▶ **PROBLEM DETAILS**
Using the records below, copy out exactly the line that contains "muxes,0.109" and every line that follows it, up to and including the last, and no others.

[Stored items]
"""
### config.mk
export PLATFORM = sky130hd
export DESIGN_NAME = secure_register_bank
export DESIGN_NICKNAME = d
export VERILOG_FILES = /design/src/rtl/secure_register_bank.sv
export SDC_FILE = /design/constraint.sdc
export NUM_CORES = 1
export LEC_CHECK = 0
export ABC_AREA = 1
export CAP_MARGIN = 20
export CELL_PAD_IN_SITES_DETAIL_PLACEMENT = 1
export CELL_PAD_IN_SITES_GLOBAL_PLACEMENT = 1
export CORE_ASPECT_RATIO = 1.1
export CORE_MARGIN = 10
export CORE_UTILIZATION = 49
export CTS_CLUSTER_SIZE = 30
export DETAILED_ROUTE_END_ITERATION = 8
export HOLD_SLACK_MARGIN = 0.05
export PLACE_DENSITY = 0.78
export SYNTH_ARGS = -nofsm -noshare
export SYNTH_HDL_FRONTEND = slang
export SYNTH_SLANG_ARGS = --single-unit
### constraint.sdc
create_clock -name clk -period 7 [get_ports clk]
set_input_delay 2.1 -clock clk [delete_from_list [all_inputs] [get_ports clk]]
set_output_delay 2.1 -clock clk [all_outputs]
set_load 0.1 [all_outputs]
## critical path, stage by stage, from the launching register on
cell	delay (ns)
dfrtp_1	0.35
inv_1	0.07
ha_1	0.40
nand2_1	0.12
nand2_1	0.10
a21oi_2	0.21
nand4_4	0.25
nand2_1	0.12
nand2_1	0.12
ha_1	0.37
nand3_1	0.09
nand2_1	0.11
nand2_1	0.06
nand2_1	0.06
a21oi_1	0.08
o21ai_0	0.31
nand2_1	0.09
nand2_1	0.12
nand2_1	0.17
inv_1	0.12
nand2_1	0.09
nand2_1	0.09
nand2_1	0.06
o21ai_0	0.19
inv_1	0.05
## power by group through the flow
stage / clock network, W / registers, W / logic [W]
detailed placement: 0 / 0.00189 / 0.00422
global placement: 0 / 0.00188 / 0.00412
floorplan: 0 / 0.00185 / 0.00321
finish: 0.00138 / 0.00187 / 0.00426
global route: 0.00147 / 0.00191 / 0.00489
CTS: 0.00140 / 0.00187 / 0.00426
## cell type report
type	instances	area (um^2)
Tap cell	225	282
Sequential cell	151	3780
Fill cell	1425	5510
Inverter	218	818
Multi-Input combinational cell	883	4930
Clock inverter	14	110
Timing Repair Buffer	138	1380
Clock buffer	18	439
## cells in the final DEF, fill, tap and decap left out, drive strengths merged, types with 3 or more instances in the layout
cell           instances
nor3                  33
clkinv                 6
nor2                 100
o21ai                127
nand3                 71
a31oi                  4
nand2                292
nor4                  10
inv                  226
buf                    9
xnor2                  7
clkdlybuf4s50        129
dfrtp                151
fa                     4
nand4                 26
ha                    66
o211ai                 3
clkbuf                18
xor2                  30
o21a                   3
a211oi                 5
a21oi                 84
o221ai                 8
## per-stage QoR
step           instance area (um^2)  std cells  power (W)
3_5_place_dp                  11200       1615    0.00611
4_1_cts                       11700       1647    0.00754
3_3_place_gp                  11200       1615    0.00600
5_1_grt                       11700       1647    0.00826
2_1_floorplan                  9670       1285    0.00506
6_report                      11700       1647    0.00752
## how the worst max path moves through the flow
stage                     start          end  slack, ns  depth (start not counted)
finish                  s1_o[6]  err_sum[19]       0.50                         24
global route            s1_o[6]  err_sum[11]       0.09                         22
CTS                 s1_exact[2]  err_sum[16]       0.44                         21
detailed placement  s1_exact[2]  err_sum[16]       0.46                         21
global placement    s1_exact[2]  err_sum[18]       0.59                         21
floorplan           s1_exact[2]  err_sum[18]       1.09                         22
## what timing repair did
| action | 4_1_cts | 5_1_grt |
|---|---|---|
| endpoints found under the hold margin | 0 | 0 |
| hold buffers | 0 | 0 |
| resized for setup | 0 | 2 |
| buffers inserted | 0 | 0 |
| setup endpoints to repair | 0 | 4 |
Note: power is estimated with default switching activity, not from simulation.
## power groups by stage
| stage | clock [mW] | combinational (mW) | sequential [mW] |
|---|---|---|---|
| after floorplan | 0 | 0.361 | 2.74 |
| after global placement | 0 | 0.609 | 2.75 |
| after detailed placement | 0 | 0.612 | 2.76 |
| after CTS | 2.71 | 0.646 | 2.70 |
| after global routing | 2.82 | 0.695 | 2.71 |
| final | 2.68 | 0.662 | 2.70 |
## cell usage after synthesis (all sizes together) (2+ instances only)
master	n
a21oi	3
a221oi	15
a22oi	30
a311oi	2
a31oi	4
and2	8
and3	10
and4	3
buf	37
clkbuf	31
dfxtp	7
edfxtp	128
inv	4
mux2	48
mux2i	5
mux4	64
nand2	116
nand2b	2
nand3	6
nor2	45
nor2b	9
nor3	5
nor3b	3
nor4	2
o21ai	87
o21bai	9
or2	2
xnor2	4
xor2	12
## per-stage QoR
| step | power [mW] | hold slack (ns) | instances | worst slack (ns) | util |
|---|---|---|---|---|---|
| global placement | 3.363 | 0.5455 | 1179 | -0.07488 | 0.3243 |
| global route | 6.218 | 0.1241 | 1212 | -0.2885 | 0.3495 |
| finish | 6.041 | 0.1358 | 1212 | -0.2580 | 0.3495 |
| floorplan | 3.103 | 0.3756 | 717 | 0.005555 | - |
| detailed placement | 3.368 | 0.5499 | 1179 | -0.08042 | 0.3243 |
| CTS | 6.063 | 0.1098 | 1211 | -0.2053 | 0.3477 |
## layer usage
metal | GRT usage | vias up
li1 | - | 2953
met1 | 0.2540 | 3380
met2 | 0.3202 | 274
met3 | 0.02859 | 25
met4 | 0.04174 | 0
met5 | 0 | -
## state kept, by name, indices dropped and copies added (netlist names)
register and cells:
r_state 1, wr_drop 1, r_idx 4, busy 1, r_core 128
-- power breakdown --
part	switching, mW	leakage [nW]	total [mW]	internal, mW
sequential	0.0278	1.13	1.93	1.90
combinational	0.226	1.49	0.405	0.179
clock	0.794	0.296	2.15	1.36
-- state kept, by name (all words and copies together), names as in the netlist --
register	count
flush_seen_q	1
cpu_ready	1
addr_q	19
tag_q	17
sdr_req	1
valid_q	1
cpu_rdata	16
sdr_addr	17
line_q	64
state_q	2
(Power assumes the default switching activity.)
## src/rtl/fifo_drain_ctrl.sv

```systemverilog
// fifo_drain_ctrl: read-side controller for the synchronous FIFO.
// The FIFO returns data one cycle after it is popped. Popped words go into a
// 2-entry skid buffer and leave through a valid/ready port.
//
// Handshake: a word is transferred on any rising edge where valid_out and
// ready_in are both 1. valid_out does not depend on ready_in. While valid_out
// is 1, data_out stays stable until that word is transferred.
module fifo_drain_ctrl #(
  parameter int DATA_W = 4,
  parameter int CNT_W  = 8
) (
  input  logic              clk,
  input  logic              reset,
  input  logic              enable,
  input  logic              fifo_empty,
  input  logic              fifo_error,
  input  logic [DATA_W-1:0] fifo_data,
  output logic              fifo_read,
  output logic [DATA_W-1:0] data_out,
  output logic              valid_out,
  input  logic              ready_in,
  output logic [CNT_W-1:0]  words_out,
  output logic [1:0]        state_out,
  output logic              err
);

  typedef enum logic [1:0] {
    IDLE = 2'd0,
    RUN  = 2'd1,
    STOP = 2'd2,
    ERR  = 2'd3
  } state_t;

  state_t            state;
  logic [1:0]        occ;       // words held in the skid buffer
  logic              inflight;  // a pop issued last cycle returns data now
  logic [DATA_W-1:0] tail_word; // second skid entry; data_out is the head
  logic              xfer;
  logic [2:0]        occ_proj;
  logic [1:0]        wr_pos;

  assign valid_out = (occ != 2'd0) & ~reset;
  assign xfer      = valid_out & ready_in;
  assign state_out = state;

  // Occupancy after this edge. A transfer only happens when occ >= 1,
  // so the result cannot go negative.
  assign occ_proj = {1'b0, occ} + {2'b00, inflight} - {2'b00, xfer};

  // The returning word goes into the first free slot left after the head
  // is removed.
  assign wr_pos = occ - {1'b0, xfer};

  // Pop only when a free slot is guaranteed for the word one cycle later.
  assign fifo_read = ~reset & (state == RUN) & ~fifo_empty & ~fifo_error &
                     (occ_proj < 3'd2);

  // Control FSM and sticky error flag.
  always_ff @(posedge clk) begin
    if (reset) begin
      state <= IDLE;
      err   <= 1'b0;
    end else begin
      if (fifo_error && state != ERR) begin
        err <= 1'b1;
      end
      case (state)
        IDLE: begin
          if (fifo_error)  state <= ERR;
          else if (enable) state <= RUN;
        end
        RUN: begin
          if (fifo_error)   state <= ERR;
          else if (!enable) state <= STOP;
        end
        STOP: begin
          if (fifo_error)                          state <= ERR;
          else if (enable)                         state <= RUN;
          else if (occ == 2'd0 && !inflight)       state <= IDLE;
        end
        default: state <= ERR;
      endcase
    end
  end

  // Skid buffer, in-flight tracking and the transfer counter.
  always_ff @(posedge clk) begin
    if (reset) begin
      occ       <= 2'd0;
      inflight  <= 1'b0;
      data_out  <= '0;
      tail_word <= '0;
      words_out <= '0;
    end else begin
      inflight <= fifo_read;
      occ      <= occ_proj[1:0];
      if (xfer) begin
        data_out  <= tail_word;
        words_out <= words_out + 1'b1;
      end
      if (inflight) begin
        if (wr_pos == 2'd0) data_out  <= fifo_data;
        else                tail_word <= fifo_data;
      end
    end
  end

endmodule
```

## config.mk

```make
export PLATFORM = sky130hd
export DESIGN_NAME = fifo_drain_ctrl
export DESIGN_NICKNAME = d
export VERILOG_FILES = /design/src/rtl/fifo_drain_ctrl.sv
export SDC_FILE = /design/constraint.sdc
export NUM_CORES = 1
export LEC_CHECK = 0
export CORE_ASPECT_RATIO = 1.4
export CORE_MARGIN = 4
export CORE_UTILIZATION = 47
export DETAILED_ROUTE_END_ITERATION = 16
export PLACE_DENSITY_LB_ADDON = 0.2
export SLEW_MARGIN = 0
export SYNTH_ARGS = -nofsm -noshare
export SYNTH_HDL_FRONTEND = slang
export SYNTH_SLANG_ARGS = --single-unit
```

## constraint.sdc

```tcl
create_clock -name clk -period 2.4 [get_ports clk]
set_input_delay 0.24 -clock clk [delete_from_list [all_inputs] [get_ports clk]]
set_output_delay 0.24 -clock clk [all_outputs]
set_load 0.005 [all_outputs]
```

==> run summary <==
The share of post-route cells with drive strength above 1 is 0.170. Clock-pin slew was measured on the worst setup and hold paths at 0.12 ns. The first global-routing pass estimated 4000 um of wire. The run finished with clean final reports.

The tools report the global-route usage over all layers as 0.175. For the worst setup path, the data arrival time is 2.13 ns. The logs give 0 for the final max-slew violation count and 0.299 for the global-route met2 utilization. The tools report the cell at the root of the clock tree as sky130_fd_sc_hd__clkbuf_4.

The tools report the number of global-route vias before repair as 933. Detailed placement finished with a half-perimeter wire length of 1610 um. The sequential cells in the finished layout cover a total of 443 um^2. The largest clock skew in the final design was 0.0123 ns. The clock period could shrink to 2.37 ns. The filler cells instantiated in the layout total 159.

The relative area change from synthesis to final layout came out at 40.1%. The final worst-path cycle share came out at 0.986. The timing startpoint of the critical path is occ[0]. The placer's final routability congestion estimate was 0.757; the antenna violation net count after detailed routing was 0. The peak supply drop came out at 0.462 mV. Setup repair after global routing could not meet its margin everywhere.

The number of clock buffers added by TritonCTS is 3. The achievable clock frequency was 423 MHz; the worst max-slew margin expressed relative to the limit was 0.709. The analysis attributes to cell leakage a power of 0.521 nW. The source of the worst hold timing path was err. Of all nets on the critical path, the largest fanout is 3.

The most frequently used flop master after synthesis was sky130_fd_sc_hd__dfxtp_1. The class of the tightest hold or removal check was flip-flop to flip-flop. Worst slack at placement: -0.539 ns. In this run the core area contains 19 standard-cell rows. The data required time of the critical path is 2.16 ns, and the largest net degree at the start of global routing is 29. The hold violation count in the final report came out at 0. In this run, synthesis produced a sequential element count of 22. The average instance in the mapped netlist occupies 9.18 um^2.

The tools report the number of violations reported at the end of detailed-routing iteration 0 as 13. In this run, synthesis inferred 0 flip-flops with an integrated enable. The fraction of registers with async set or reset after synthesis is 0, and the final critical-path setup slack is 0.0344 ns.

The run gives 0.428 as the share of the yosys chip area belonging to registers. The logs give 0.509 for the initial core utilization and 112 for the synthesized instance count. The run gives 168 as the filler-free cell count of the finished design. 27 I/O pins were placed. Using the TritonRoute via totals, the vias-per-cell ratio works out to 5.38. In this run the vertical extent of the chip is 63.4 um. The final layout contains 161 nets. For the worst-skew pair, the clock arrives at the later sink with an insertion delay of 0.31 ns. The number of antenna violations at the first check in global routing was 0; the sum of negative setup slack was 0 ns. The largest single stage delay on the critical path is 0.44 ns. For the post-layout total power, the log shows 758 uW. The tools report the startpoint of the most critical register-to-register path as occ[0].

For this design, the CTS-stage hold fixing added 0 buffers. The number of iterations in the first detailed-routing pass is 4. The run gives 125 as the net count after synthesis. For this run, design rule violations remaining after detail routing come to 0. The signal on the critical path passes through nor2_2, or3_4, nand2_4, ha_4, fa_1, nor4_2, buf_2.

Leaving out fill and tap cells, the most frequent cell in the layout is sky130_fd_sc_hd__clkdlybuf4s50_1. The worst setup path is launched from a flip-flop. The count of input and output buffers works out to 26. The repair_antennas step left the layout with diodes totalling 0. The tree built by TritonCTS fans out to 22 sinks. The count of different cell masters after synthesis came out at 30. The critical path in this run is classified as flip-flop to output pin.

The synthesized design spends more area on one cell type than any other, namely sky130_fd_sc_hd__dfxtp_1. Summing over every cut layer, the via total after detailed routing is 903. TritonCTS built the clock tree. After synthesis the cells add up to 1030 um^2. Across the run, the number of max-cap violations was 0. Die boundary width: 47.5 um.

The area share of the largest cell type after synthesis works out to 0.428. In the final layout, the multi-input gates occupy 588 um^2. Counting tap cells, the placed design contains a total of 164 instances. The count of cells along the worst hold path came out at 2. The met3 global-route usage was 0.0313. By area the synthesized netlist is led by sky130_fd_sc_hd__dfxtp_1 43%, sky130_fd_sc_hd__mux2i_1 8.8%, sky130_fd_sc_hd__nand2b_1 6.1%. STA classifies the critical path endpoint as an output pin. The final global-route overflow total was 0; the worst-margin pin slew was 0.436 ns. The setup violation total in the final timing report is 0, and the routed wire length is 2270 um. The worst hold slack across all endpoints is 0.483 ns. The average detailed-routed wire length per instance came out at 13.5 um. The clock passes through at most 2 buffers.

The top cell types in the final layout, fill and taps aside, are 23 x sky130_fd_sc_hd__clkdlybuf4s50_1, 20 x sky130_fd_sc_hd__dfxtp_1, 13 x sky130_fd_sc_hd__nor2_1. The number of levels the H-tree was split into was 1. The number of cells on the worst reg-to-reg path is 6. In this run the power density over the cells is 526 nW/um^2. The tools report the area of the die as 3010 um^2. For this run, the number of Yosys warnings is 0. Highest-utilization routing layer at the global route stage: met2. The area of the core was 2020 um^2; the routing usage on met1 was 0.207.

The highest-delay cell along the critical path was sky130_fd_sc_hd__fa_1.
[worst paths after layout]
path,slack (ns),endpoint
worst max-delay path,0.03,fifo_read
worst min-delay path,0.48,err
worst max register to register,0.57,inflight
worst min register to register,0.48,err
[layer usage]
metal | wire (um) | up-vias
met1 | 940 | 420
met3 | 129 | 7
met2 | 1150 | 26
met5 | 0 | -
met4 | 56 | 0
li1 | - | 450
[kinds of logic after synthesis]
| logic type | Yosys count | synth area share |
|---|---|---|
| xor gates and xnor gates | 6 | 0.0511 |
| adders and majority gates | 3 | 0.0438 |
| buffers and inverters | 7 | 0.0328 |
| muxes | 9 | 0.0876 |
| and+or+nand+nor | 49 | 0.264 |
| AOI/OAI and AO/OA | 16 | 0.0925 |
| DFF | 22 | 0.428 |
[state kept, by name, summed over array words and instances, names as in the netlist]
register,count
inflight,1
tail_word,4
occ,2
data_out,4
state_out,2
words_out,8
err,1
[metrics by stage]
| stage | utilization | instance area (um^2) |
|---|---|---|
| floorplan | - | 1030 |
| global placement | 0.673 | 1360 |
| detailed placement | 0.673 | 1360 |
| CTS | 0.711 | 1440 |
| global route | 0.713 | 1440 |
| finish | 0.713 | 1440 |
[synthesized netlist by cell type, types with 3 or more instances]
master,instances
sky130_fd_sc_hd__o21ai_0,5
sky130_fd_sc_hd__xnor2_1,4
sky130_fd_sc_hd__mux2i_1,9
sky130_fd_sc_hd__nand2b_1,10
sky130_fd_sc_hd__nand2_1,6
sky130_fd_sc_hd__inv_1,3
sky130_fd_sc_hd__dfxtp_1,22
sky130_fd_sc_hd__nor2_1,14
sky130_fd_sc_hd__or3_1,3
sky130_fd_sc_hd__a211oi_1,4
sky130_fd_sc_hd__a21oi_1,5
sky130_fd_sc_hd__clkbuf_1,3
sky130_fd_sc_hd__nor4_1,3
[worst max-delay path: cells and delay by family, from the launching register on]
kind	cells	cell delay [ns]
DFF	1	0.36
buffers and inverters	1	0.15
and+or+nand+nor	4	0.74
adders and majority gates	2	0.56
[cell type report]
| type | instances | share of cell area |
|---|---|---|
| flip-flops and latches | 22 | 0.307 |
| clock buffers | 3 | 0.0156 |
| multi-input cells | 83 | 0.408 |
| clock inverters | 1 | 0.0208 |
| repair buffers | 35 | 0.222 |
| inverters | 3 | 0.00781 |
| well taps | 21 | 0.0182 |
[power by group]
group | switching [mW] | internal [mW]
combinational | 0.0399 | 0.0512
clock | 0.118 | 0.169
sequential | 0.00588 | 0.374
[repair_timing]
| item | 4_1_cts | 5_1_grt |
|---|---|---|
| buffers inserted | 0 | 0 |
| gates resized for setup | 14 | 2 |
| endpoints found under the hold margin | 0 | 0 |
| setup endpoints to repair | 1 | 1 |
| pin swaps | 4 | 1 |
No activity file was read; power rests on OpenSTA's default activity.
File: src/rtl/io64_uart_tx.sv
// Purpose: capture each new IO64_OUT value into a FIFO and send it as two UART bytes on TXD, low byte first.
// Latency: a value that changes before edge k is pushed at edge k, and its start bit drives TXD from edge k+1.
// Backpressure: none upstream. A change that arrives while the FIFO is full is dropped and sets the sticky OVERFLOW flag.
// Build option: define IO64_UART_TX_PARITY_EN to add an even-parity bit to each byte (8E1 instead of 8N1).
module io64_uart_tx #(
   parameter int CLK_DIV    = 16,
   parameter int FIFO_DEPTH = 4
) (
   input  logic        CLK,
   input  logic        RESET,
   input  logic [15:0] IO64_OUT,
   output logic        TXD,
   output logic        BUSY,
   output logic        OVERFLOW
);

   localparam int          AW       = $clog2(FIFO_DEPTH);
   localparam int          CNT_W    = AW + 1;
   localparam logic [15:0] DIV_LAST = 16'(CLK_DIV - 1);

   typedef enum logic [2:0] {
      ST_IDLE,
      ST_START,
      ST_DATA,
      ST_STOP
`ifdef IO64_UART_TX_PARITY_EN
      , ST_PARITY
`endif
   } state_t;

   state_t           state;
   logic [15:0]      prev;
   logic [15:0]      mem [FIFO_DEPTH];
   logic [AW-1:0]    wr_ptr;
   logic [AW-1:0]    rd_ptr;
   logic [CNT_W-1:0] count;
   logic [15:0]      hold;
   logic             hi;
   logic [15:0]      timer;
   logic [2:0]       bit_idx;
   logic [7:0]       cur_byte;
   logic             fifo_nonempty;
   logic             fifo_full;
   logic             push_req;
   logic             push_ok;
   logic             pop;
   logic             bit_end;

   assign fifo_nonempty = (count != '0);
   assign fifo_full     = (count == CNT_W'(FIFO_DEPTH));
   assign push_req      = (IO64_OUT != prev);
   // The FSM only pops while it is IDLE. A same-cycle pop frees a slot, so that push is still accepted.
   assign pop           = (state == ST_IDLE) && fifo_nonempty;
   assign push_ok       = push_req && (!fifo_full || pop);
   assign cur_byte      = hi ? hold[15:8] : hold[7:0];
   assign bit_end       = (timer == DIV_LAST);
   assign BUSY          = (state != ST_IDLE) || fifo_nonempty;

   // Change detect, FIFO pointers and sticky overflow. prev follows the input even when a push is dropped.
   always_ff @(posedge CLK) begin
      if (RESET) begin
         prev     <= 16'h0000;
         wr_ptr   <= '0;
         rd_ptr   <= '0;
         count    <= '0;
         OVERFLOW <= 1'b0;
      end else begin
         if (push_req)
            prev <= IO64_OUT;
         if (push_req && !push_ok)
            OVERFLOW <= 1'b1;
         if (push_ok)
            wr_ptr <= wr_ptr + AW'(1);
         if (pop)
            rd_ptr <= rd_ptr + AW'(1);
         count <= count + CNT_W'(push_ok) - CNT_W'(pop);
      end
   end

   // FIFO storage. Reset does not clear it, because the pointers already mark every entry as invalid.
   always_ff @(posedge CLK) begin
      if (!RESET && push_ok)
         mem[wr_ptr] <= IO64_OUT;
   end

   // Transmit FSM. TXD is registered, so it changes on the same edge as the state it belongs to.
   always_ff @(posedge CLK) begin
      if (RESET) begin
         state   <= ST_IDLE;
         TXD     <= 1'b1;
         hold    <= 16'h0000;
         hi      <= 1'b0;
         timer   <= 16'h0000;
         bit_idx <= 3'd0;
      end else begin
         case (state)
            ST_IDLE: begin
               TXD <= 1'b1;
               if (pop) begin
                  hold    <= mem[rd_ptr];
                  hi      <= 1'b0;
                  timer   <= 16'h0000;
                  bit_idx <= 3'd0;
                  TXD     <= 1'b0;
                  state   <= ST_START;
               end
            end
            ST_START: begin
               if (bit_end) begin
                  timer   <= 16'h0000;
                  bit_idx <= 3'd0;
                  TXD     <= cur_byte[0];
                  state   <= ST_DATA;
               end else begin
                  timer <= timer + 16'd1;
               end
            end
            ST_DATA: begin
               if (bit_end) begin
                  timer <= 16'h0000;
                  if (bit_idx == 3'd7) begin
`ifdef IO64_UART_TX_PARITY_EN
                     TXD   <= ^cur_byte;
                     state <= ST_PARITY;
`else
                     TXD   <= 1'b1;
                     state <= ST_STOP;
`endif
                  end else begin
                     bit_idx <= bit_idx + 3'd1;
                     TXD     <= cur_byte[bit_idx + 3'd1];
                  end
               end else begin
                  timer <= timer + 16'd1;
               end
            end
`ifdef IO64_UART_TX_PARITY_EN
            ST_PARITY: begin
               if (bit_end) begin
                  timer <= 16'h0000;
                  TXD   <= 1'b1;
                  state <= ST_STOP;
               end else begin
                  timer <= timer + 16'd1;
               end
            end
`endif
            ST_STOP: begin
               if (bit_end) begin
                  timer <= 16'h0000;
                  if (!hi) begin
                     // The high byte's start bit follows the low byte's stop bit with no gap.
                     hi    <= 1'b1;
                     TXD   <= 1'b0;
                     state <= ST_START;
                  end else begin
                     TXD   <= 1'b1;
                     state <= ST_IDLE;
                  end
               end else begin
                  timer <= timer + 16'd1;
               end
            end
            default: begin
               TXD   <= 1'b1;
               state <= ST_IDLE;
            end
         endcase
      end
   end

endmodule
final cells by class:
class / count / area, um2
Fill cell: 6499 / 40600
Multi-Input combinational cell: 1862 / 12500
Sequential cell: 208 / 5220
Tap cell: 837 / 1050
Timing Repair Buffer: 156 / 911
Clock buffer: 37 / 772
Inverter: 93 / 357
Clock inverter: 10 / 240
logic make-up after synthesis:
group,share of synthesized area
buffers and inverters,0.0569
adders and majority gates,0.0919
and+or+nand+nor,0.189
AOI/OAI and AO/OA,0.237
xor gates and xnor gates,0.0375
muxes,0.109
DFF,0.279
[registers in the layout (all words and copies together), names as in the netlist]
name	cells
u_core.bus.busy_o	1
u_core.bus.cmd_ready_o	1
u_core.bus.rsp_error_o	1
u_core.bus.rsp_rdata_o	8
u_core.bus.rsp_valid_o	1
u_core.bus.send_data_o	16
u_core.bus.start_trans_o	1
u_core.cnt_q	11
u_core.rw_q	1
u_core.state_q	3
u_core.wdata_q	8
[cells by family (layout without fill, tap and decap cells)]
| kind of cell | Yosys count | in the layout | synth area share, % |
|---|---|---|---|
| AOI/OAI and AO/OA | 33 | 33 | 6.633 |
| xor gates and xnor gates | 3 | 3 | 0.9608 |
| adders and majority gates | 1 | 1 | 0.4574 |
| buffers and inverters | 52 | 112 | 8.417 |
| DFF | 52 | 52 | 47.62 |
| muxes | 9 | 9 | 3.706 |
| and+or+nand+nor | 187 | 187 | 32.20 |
"""
▶ **YOUR SOLUTION**
muxes,0.109
DFF,0.279
[registers in the layout (all words and copies together), names as in the netlist]
name	cells
u_core.bus.busy_o	1
u_core.bus.cmd_ready_o	1
u_core.bus.rsp_error_o	1
u_core.bus.rsp_rdata_o	8
u_core.bus.rsp_valid_o	1
u_core.bus.send_data_o	16
u_core.bus.start_trans_o	1
u_core.cnt_q	11
u_core.rw_q	1
u_core.state_q	3
u_core.wdata_q	8
[cells by family (layout without fill, tap and decap cells)]
| kind of cell | Yosys count | in the layout | synth area share, % |
|---|---|---|---|
| AOI/OAI and AO/OA | 33 | 33 | 6.633 |
| xor gates and xnor gates | 3 | 3 | 0.9608 |
| adders and majority gates | 1 | 1 | 0.4574 |
| buffers and inverters | 52 | 112 | 8.417 |
| DFF | 52 | 52 | 47.62 |
| muxes | 9 | 9 | 3.706 |
| and+or+nand+nor | 187 | 187 | 32.20 |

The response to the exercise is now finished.